If you do all of this right, you can write to this file from either the app or the extension, and then have presentedItemDidChange be automatically called in the other one. As a bonus you can of course read the contents of that file, so you can pass arbitrary data back and forth.
There is a hack that you can use to communicate between any two apps in iOS or app and extension. The only thing - it doesn't work with NetworkExtension since Apple is blocking any I/O in it.
You can post notification to the DarwinNotificationCenter this way:
let notificationName = CFNotificationName("com.notification.name" as CFString)
let notificationCenter = CFNotificationCenterGetDarwinNotifyCenter()
CFNotificationCenterPostNotification(notificationCenter, notificationName, nil, nil, false)
In your app add observer:
let notificationName = "com.notification.name" as CFString
let notificationCenter = CFNotificationCenterGetDarwinNotifyCenter()

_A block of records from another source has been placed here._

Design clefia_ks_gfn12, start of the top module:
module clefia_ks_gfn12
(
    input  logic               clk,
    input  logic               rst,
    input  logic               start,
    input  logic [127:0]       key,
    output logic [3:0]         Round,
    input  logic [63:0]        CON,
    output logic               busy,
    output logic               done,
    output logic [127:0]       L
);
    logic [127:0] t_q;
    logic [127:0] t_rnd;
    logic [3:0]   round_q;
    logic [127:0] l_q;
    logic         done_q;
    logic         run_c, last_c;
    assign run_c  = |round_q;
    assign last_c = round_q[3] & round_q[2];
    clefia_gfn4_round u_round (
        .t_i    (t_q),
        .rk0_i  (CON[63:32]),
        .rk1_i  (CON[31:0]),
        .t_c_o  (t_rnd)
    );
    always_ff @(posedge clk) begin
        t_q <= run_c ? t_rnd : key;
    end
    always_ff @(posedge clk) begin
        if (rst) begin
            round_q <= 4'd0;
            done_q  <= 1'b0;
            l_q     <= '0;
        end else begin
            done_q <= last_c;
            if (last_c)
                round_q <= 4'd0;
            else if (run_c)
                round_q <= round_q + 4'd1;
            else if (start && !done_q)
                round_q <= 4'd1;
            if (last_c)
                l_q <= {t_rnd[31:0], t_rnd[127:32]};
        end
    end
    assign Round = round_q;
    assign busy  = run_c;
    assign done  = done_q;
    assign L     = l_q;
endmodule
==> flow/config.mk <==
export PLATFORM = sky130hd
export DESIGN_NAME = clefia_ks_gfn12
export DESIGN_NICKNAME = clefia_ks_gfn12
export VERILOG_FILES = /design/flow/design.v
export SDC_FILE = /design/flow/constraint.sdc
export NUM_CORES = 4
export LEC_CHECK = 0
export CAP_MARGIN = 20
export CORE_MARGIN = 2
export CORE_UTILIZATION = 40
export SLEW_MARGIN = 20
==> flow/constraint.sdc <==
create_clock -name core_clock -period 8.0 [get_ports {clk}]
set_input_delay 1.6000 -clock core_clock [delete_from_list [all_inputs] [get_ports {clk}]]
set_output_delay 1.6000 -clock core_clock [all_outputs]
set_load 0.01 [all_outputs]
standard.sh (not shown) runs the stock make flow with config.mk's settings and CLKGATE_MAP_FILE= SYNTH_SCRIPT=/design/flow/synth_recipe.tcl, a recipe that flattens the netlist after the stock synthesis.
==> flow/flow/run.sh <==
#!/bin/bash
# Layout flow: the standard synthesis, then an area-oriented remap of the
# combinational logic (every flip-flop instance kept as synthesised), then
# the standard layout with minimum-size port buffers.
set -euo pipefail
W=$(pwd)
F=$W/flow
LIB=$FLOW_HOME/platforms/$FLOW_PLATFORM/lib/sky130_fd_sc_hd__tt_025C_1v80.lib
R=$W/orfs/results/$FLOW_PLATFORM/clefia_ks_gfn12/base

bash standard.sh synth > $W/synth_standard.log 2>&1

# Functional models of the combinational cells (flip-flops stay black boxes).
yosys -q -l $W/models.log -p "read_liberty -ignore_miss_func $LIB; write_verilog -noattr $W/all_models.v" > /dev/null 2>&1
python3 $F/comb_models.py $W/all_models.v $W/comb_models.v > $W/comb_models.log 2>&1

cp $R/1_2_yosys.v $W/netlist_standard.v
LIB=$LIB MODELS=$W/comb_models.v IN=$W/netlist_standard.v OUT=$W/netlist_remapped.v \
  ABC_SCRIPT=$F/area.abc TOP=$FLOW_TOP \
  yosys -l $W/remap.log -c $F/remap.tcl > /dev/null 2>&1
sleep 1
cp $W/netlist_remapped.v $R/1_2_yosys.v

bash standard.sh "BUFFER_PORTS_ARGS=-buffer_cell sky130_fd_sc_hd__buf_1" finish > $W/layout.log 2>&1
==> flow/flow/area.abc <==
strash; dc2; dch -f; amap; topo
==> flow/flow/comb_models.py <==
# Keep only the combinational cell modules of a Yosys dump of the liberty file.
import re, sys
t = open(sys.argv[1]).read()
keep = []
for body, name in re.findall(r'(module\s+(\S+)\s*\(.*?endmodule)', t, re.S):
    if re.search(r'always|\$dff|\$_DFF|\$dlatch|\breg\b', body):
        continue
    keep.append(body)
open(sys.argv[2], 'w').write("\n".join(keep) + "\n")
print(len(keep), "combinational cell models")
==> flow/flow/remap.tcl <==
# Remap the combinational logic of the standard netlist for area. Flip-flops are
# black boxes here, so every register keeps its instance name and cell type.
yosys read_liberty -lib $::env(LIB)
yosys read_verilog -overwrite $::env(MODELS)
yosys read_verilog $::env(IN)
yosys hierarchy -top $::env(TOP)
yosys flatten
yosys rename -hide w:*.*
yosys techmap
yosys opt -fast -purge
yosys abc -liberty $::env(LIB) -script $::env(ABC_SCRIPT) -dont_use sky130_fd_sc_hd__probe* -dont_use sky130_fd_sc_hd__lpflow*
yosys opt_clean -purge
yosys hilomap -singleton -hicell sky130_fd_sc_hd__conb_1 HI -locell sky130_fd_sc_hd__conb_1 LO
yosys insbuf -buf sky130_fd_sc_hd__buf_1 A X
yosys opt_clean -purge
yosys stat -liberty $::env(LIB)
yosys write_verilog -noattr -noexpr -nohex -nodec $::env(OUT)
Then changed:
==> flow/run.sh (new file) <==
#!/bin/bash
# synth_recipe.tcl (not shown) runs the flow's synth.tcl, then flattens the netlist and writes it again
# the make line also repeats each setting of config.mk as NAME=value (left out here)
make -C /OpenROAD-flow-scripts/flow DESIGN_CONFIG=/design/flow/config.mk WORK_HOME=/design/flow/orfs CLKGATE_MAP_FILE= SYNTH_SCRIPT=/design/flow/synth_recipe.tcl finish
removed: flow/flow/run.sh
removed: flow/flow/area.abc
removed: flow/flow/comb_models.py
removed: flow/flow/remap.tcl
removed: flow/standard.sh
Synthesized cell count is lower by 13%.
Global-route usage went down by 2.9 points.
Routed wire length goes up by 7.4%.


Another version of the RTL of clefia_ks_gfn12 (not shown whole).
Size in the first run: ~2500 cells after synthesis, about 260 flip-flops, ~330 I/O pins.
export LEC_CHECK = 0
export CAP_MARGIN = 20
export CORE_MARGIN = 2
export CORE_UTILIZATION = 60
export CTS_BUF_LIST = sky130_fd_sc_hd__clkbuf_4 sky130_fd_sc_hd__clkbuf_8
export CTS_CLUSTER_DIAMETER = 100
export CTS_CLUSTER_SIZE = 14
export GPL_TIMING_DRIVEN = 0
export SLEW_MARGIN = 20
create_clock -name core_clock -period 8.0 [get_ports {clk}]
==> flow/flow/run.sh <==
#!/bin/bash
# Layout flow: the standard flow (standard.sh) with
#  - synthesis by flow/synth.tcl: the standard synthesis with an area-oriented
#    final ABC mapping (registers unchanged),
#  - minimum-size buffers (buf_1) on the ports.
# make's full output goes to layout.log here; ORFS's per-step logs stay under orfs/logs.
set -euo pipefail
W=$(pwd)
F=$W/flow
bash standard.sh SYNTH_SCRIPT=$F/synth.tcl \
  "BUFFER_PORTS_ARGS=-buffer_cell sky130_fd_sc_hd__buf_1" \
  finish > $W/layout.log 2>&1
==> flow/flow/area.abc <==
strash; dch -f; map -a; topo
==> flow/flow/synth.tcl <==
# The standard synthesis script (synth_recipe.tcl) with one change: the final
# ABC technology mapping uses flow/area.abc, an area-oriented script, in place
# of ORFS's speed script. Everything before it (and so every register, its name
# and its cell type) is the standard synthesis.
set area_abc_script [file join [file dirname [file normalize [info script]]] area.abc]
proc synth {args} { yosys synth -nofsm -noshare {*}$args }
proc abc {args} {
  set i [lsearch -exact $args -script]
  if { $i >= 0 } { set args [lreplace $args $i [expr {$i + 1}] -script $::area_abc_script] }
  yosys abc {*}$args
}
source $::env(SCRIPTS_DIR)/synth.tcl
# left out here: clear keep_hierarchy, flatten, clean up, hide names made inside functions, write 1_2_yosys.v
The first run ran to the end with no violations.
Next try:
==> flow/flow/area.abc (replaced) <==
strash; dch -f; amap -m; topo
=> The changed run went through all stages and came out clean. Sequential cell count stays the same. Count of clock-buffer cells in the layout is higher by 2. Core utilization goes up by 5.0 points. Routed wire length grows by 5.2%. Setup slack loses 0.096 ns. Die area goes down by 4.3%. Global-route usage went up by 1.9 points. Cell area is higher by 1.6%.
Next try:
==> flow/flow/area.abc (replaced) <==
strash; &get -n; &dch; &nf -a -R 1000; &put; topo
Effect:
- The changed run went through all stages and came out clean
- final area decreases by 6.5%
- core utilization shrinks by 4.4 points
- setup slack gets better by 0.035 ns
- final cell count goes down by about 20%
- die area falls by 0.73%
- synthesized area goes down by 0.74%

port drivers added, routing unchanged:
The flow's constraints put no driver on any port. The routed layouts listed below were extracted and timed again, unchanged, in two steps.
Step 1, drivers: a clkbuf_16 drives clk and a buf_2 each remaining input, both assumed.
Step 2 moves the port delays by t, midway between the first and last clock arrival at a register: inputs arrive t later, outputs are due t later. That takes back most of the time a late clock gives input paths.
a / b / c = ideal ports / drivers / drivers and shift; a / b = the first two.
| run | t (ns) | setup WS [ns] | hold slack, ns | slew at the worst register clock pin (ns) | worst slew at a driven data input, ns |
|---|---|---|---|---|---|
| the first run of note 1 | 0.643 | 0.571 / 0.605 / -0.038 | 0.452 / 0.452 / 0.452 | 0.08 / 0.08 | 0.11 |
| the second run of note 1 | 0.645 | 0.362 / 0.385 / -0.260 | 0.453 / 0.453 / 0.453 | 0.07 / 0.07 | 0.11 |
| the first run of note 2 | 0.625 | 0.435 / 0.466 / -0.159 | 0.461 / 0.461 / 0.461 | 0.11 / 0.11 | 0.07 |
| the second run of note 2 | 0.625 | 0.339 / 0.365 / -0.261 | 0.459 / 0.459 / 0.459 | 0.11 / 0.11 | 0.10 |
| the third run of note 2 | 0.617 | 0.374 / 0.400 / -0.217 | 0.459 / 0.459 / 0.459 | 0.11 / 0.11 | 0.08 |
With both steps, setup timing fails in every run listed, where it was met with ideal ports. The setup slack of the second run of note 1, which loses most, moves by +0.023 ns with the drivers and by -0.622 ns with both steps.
Context: an optimization exercise on an open-source flow, tuned for a short achievable clock period and few clock cycles. The choices shown serve that exercise and are no tape-out recipe.
Where RTL was checked, it was by simulation tests only, not by an equivalence proof against the original.
Power and IR drop assume default switching activity.

==> v14 <==
==> flow/design.v (excerpt) <==
module vixen_top (
    input  logic                clk,
    input  logic                rst_n,
    output logic                mem_en,
    output logic                mem_wr,
    output logic                mem_wide,
    output logic [16-1:0] mem_addr,
    output logic [16-1:0] mem_din,
    input  logic [16-1:0] mem_dout
);
    logic [15:0] rf [0:14];              
    logic        fn, fz, fc, fv;
    logic        halted;                 
    logic        jwait;                  
    logic        skipp;                  
    logic        jpend;                  
    logic        wb_v;                   
    logic [3:0]  wb_rd;
    logic [15:0] wb_val;                 
    logic        bus_fetch;              
    logic        bus_ld;                 
    logic [3:0]  bus_rt;
    logic [15:0] fpc;                    
    logic        ret_v;                  
    logic [15:0] ret_npc;                
    logic        ldd_v;                  
  ...
make LEC_CHECK=0 ABC_CLOCK_PERIOD_IN_PS=2500 CAP_MARGIN=30 CORE_MARGIN=2 CORE_UTILIZATION=40 SETUP_SLACK_MARGIN=5 SLEW_MARGIN=30 finish   # period 8.0 ns
run.sh (not shown) runs the stock make flow with config.mk's settings and CLKGATE_MAP_FILE= SYNTH_SCRIPT=/design/flow/synth_recipe.tcl, a recipe that flattens the netlist after the stock synthesis.
==> inputs of v12, as changes to v14 <==
--- a/flow/design.v
+++ b/flow/design.v
@@ -11,18 +11,23 @@
     logic [15:0] rf [0:14];              
     logic        fn, fz, fc, fv;
     logic        halted;                 
     logic        jwait;                  
     logic        skipp;                  
     logic        jpend;                  
+    logic        st_v;                   
+    logic [3:0]  st_rb;                  
+    logic [4:0]  st_off;
+    logic [15:0] st_data;
     logic        wb_v;                   
     logic [3:0]  wb_rd;
     logic [15:0] wb_val;                 
     logic        bus_fetch;              
     logic        bus_ld;                 
     logic [3:0]  bus_rt;
+    logic [15:0] lastf;                  
     logic [15:0] fpc;                    
     logic        ret_v;                  
     logic [15:0] ret_npc;                
     logic        ldd_v;                  
     logic [3:0]  ldd_rt;
     logic        ldd_wide;
@@ -109,12 +114,13 @@
     function automatic logic [13:0] conds(input logic n, input logic z, input logic c, input logic v);
         conds = {z | (n ^ v), ~z & ~(n ^ v), n ^ v, ~(n ^ v), ~c | z, c & ~z,
                  ~v, v, ~n, n, ~c, c, ~z, z};
     endfunction
     logic [13:0] cond_vec, c_csel;
     logic        cond_true;
+    always_comb for (int k = 0; k < 14; k++) c_csel[k] = e_sh == 4'(k);    
     assign cond_true = |(cond_vec & c_csel);
     logic        e_cin;
     logic [15:0] ag, ap, cy;
     logic [15:0] sum;
     logic        sum_c;
     assign e_cin = (c_cin_fc & fc) | c_cin_one;
@@ -161,24 +167,26 @@
     assign res_v = res_n ^ opA[15] ^ opBx[15] ^ res_c;
     logic fn_n, fz_n, fc_n, fv_n;
     assign fn_n = e_v && c_wnz ? res_n : fn;
     assign fz_n = e_v && c_wnz ? res_z : fz;
     assign fc_n = e_v && c_wc  ? res_c : fc;
     assign fv_n = e_v && c_wv  ? res_v : fv;
+    logic [15:0] ls_addr;
+    assign ls_addr = opB + {11'd0, e_off};
     logic e_we, e_jmp, e_ld15, e_prfalse, e_halting;
     assign e_we      = e_v && c_wr && e_rd != 4'hF;
     assign e_jmp     = e_v && c_wr && e_rd == 4'hF;
+    logic fwd_hit;
+    assign fwd_hit   = c_wide && st_v && e_sh == st_rb && e_off == st_off;
     assign e_ld15    = e_v && c_ld && e_rd == 4'hF;
     logic e_jfast, e_jslow, e_hold;
     assign e_jfast   = e_jmp && (c_movb || c_imm);
     assign e_jslow   = e_jmp && !(c_movb || c_imm);
     assign e_hold    = e_ld15 || e_jslow;
     assign e_prfalse = e_v && c_pr && !cond_true;
     assign e_halting = e_v && c_halt;
-    logic [15:0] ls_addr;
-    assign ls_addr = opB + {11'd0, e_off};
     logic ld15_jump;
     assign ld15_jump = ldd_v && ldd_rt == 4'hF;
     logic        redirect;
     logic [15:0] tgt;
     always_comb begin
         redirect = 1'b0;
@@ -220,52 +228,107 @@
     assign qa_i = q_i[0][3:0];
     assign qb_i = q_i[0][7:4];
     assign rfa_f = fa_i == 4'hF ? d_npc : rf[fa_i];
     assign rfb_f = fb_i == 4'hF ? d_npc : rf[fb_i];
     assign rfa_q = qa_i == 4'hF ? d_npc : rf[qa_i];
     assign rfb_q = qb_i == 4'hF ? d_npc : rf[qb_i];
-    logic fwe_a, fwe_b, fwl_a, fwl_b, fww_a, fww_b;
-    assign fwe_a = e_we && d_i[3:0] == e_rd;
-    assign fwe_b = e_we && d_i[7:4] == e_rd;
-    assign fww_a = wb_v && d_i[3:0] == wb_rd;
-    assign fww_b = wb_v && d_i[7:4] == wb_rd;
-    assign fwl_a = ldd_v && d_i[3:0] == ldd_rt;
-    assign fwl_b = ldd_v && d_i[7:4] == ldd_rt;
+    function automatic logic [2:0] hits(input logic [3:0] k);
+        hits = {e_we && k == e_rd, wb_v && k == wb_rd, ldd_v && k == ldd_rt && k != 4'hF};
+    endfunction
+    logic [2:0] h_fa, h_fb, h_qa, h_qb, h_a, h_b;
+    assign h_fa = hits(fa_i);
+    assign h_fb = hits(fb_i);
+    assign h_qa = hits(qa_i);
+    assign h_qb = hits(qb_i);
+    assign h_a  = d_fq ? h_qa : h_fa;
+    assign h_b  = d_fq ? h_qb : h_fb;
+    logic s_ea, s_wa, s_la, s_qa, s_fa, s_eb, s_wb, s_lb, s_qb, s_fb;
+    always_comb begin
+        s_ea = d_fq ? h_qa[2] : h_fa[2];
+        s_wa = d_fq ? (!h_qa[2] && h_qa[1]) : (!h_fa[2] && h_fa[1]);
+        s_la = d_fq ? (!h_qa[2] && !h_qa[1] && h_qa[0]) : (!h_fa[2] && !h_fa[1] && h_fa[0]);
+        s_qa = d_fq && h_qa == 3'b000;
+        s_fa = !d_fq && h_fa == 3'b000;
+        s_eb = d_fq ? h_qb[2] : h_fb[2];
+        s_wb = d_fq ? (!h_qb[2] && h_qb[1]) : (!h_fb[2] && h_fb[1]);
+        s_lb = d_fq ? (!h_qb[2] && !h_qb[1] && h_qb[0]) : (!h_fb[2] && !h_fb[1] && h_fb[0]);
+        s_qb = d_fq && h_qb == 3'b000;
+        s_fb = !d_fq && h_fb == 3'b000;
+    end
+    logic [15:0] vbx, subm, immx;
+    assign subm = {16{d_sub}};
+    assign immx = {{7{d_i[12]}}, d_i[12:4]};
     always_comb begin
-        va = d_fq ? rfa_q : rfa_f;
-        vb = d_fq ? rfb_q : rfb_f;
-        if (fwl_a && d_i[3:0] != 4'hF) va = ld_val;
-        if (fwl_b && d_i[7:4] != 4'hF) vb = ld_val;
-        if (fww_a) va = wb_val;
-        if (fww_b) vb = wb_val;
-        if (fwe_a) va = res;
-        if (fwe_b) vb = res;
+        va  = ({16{s_ea}} & res) | ({16{s_wa}} & wb_val) | ({16{s_la}} & ld_val) |
+              ({16{s_qa}} & rfa_q) | ({16{s_fa}} & rfa_f);
+        vb  = ({16{s_eb}} & res) | ({16{s_wb}} & wb_val) | ({16{s_lb}} & ld_val) |
+              ({16{s_qb}} & rfb_q) | ({16{s_fb}} & rfb_f);
+        vbx = d_addi ? immx :
+              (({16{s_eb}} & (res ^ subm)) | ({16{s_wb}} & (wb_val ^ subm)) |
+               ({16{s_lb}} & (ld_val ^ subm)) | ({16{s_qb}} & (rfb_q ^ subm)) |
+               ({16{s_fb}} & (rfb_f ^ subm)));
     end
     logic [1:0] cnt_next;
     logic       cons_sure, fetch_ok, pop;
     logic [1:0] cnt_in;
     logic [2:0] cnt_fl;
     assign cnt_in    = qcnt + {1'b0, ret_v};                     
     assign cnt_fl    = {1'b0, cnt_in} + {2'b0, bus_fetch};
     assign cnt_next  = consumed ? cnt_in - 2'd1 : cnt_in;
     assign cons_sure = d_v && (kill || !((e_v && c_ld) || bus_ld));
     assign fetch_ok  = cons_sure ? cnt_fl <= 3'd3 : cnt_fl <= 3'd2;
     assign pop       = consumed && d_fq;
+    logic        n_en, n_bwr, n_wide, n_fetch, n_ld, use_tf;
+    logic        b_en, b_bwr, b_wide, b_fetch, b_ld;
+    logic [3:0]  n_rt;
+    logic [15:0] n_addr, b_addr, dq_tgt;
+    assign fpc = bus_fetch ? mem_addr : lastf;
+    always_comb begin
+        b_en    = 1'b0;
+        b_bwr   = 1'b0;
+        b_wide  = mem_wide;
+        b_fetch = 1'b0;
+        b_ld    = 1'b0;
+        n_rt    = bus_rt;
+        b_addr  = mem_addr;
+        if (halted || e_halting) begin
+            b_en = 1'b0;
+        end else if (redirect) begin
+            b_en = 1'b1; b_wide = 1'b1; b_fetch = 1'b1;
+            b_addr = tgt;
+        end else if (e_ld15 && fwd_hit) begin
+            b_en = 1'b1; b_wide = 1'b1; b_fetch = 1'b1;
+            b_addr = {st_data[15:1], 1'b0};
+        end else if (e_v && (c_ld || c_st)) begin
+            b_en = 1'b1; b_bwr = c_st; b_wide = c_wide; b_ld = c_ld; n_rt = e_rd;
+            b_addr = ls_addr;
+        end else if (!jwait && !e_jslow && fetch_ok) begin
+            b_en = 1'b1; b_wide = 1'b1; b_fetch = 1'b1;
+            b_addr = fpc + 16'd2;
+        end
+    end
+    assign dq_tgt  = tgt_q;
+    assign n_en    = dred | b_en;
+    assign n_bwr   = !dred & b_bwr;
+    assign n_wide  = dred | b_wide;
+    assign n_fetch = dred | b_fetch;
+    assign n_ld    = !dred & b_ld;
+    assign n_addr  = dred ? dq_tgt : b_addr;
+    assign use_tf  = dred && d_br && !d_fq;
     always_ff @(posedge clk) begin
         e_npc  <= d_npc;
         wb_val <= res;
         wb_rd  <= e_rd;
         e_tgt  <= d_tgt;
         e_imm  <= d_movh ? {d_i[11:4], 8'h00} : {8'h00, d_i[11:4]};
         e_rd   <= d_i[3:0];
         e_sh   <= d_i[7:4];
-        for (int k = 0; k < 14; k++) c_csel[k] <= d_i[7:4] == 4'(k);
         e_off  <= d_i[12:8];
         opA    <= va;
         opB    <= vb;
-        opBx   <= d_addi ? {{7{d_i[12]}}, d_i[12:4]} : (d_sub ? ~vb : vb);
+        opBx   <= vbx;
         c_sum <= n_sum; c_movb <= n_movb; c_mvn <= n_mvn; c_and <= n_and; c_orr <= n_orr;
         c_eor <= n_eor; c_bic <= n_bic; c_shl <= n_shl; c_shr <= n_shr; c_imm <= n_imm;
         c_cin_fc <= n_cin_fc; c_cin_one <= n_cin_one;
         c_wr <= n_wr; c_wnz <= n_wnz; c_wc <= n_wc; c_wv <= n_wv;
         c_ld <= d_ld; c_st <= d_st; c_wide <= d_i[13];
         c_br <= d_br; c_bl <= d_i[12]; c_brd <= dred;
@@ -308,19 +371,20 @@
             mem_wr    <= 1'b0;
             mem_wide  <= 1'b1;
             mem_addr  <= 16'h0000;
             bus_fetch <= 1'b1;
             bus_ld    <= 1'b0;
             bus_rt    <= 4'd0;
-            fpc       <= 16'h0000;
+            lastf     <= 16'h0000;
             ret_v     <= 1'b0;
             ldd_v     <= 1'b0;
             qcnt      <= 2'd0;
             e_v       <= 1'b0;
             wb_v      <= 1'b0;
             jpend     <= 1'b0;
+            st_v      <= 1'b0;
         end else begin
             if (e_halting) halted <= 1'b1;
             if (redirect)
                 skipp <= 1'b0;
             else if (e_prfalse && !d_v)
                 skipp <= 1'b1;
@@ -328,50 +392,34 @@
                 skipp <= 1'b0;
             ret_v <= bus_fetch && !redirect && !e_hold && !dred;
             ldd_v <= bus_ld;
             e_v   <= adv;
             wb_v  <= e_we;
             jpend <= e_jslow;
+            if (e_v && c_st) begin
+                st_v    <= c_wide && e_sh != 4'hF;
+                st_rb   <= e_sh;
+                st_off  <= e_off;
+                st_data <= opA;
+            end else if (e_v && (((c_wr || c_ld) && e_rd == st_rb) || (c_br && c_bl && st_rb == 4'hE))) begin
+                st_v    <= 1'b0;
+            end
             if (redirect || e_hold || dred)
                 qcnt <= 2'd0;
             else
                 qcnt <= cnt_next;
-            if (e_ld15) jwait <= 1'b1;
+            if (e_ld15 && !fwd_hit) jwait <= 1'b1;
             else if (ld15_jump) jwait <= 1'b0;
-            bus_fetch <= 1'b0;
-            bus_ld    <= 1'b0;
-            mem_wr    <= 1'b0;
-            mem_en    <= 1'b0;
-            if (halted || e_halting) begin
-                mem_en <= 1'b0;
-            end else if (redirect) begin
-                mem_en    <= 1'b1;
-                mem_wide  <= 1'b1;
-                mem_addr  <= tgt;
-                fpc       <= tgt;
-                bus_fetch <= 1'b1;
-            end else if (dred) begin
-                mem_en    <= 1'b1;
-                mem_wide  <= 1'b1;
-                mem_addr  <= d_tgt;
-                fpc       <= d_tgt;
-                bus_fetch <= 1'b1;
-            end else if (e_v && (c_ld || c_st)) begin
-                mem_en   <= 1'b1;
-                mem_wr   <= c_st;
-                mem_wide <= c_wide;
-                mem_addr <= ls_addr;
-                bus_ld   <= c_ld;
-                bus_rt   <= e_rd;
-            end else if (!jwait && !e_jslow && fetch_ok) begin
-                mem_en    <= 1'b1;
-                mem_wide  <= 1'b1;
-                mem_addr  <= fpc + 16'd2;
-                fpc       <= fpc + 16'd2;
-                bus_fetch <= 1'b1;
-            end
+            bus_fetch <= n_fetch;
+            bus_ld    <= n_ld;
+            bus_rt    <= n_rt;
+            mem_wr    <= n_bwr;
+            mem_en    <= n_en;
+            mem_wide  <= n_wide;
+            mem_addr  <= use_tf ? tgt_f : n_addr;
+            lastf     <= fpc;
         end
     end
     always_ff @(posedge clk) begin
         mem_din <= opA;
     end
 endmodule
==> inputs of v17, as changes to v14 <==
--- a/flow/design.v
+++ b/flow/design.v
@@ -220,28 +220,31 @@
     assign qa_i = q_i[0][3:0];
     assign qb_i = q_i[0][7:4];
     assign rfa_f = fa_i == 4'hF ? d_npc : rf[fa_i];
     assign rfb_f = fb_i == 4'hF ? d_npc : rf[fb_i];
     assign rfa_q = qa_i == 4'hF ? d_npc : rf[qa_i];
     assign rfb_q = qb_i == 4'hF ? d_npc : rf[qb_i];
-    logic fwe_a, fwe_b, fwl_a, fwl_b, fww_a, fww_b;
-    assign fwe_a = e_we && d_i[3:0] == e_rd;
-    assign fwe_b = e_we && d_i[7:4] == e_rd;
-    assign fww_a = wb_v && d_i[3:0] == wb_rd;
-    assign fww_b = wb_v && d_i[7:4] == wb_rd;
-    assign fwl_a = ldd_v && d_i[3:0] == ldd_rt;
-    assign fwl_b = ldd_v && d_i[7:4] == ldd_rt;
+    function automatic logic [2:0] hits(input logic [3:0] k);
+        hits = {e_we && k == e_rd, wb_v && k == wb_rd, ldd_v && k == ldd_rt && k != 4'hF};
+    endfunction
+    logic [2:0] h_fa, h_fb, h_qa, h_qb, h_a, h_b;
+    assign h_fa = hits(fa_i);
+    assign h_fb = hits(fb_i);
+    assign h_qa = hits(qa_i);
+    assign h_qb = hits(qb_i);
+    assign h_a  = d_fq ? h_qa : h_fa;
+    assign h_b  = d_fq ? h_qb : h_fb;
     always_comb begin
         va = d_fq ? rfa_q : rfa_f;
         vb = d_fq ? rfb_q : rfb_f;
-        if (fwl_a && d_i[3:0] != 4'hF) va = ld_val;
-        if (fwl_b && d_i[7:4] != 4'hF) vb = ld_val;
-        if (fww_a) va = wb_val;
-        if (fww_b) vb = wb_val;
-        if (fwe_a) va = res;
-        if (fwe_b) vb = res;
+        if (h_a[0]) va = ld_val;
+        if (h_b[0]) vb = ld_val;
+        if (h_a[1]) va = wb_val;
+        if (h_b[1]) vb = wb_val;
+        if (h_a[2]) va = res;
+        if (h_b[2]) vb = res;
     end
     logic [1:0] cnt_next;
     logic       cons_sure, fetch_ok, pop;
     logic [1:0] cnt_in;
     logic [2:0] cnt_fl;
     assign cnt_in    = qcnt + {1'b0, ret_v};                     
==> metrics.md <==
| Metric | Value |
|---|---|
| Post-synth top area share | `0.2719` |
| Sequential logic power | `5670 uW` |
| Fin nets | `4359` |
| Hold_ws | `395.5 ps` |
| Multi-input combinational area share | `0.4864` |
| Area after DPL | `0.04384 sq mm` |
| Sequential power share | `0.283` |
| Routed wire length | `188900 um` |
| Hold path startpoint | `bus_rt[1]` |
| R2R Setup Slk | `4740 ps` |
| Register bit total from synthesis | `638` |
| Syn Inst Count | `3953` |
| Outcome | `timing/DRC/antenna clean` |
| CP top delay family | `compound AO/OA/AOI/OAI gates` |
| Slowest CP cell | `a21oi_2` |
| Design area | `0.05355 sq mm` |
| Length of routed wiring on met1 | `67460 um` |
| CP endpoint | `opBx[1]` |
| Vias/cell | `6.765` |
| Buffers, non-clock | `514` |
| Post-synth EDFFs | `376` |
The numbers above come from v12.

CFNotificationCenterAddObserver(notificationCenter,
nil,
{ (
center: CFNotificationCenter?,
observer: UnsafeMutableRawPointer?,
name: CFNotificationName?,
object: UnsafeRawPointer?,
userInfo: CFDictionary?
) in
print("Notification name: \(name)")
},
notificationName,
nil,
CFNotificationSuspensionBehavior.deliverImmediately)
Some links:
https://github.com/choefele/CCHDarwinNotificationCenter
https://developer.apple.com/documentation/corefoundation/1542572-cfnotificationcentergetdarwinnot
https://developer.apple.com/library/content/documentation/Darwin/Conceptual/MacOSXNotifcationOv/DarwinNotificationConcepts/DarwinNotificationConcepts.html
For an alternative means of doing general-purpose bidirectional communication between host app and app extension, try MMWormhole:
http://www.mutualmobile.com/posts/mmwormhole
https://github.com/mutualmobile/MMWormhole
It’s a fairly lightweight wrapper around CFNotificationCenter, and uses “Darwin” notifications to do interprocess communication (IPC).
It passes payloads back & forth using the apps’ shared container, and encapsulates even having to create the file(s) themselves.
The class (and the sample app in the repo) seem to work well, and are quite responsive.
I hope this also helps.
I've been struggling with the same issue and haven't found a clean solution either. Another hacky way to solve this is to simply run a timer in the extension and check the values in the shared container preferences/database periodically and then update if required. Not elegant, but it seems to work.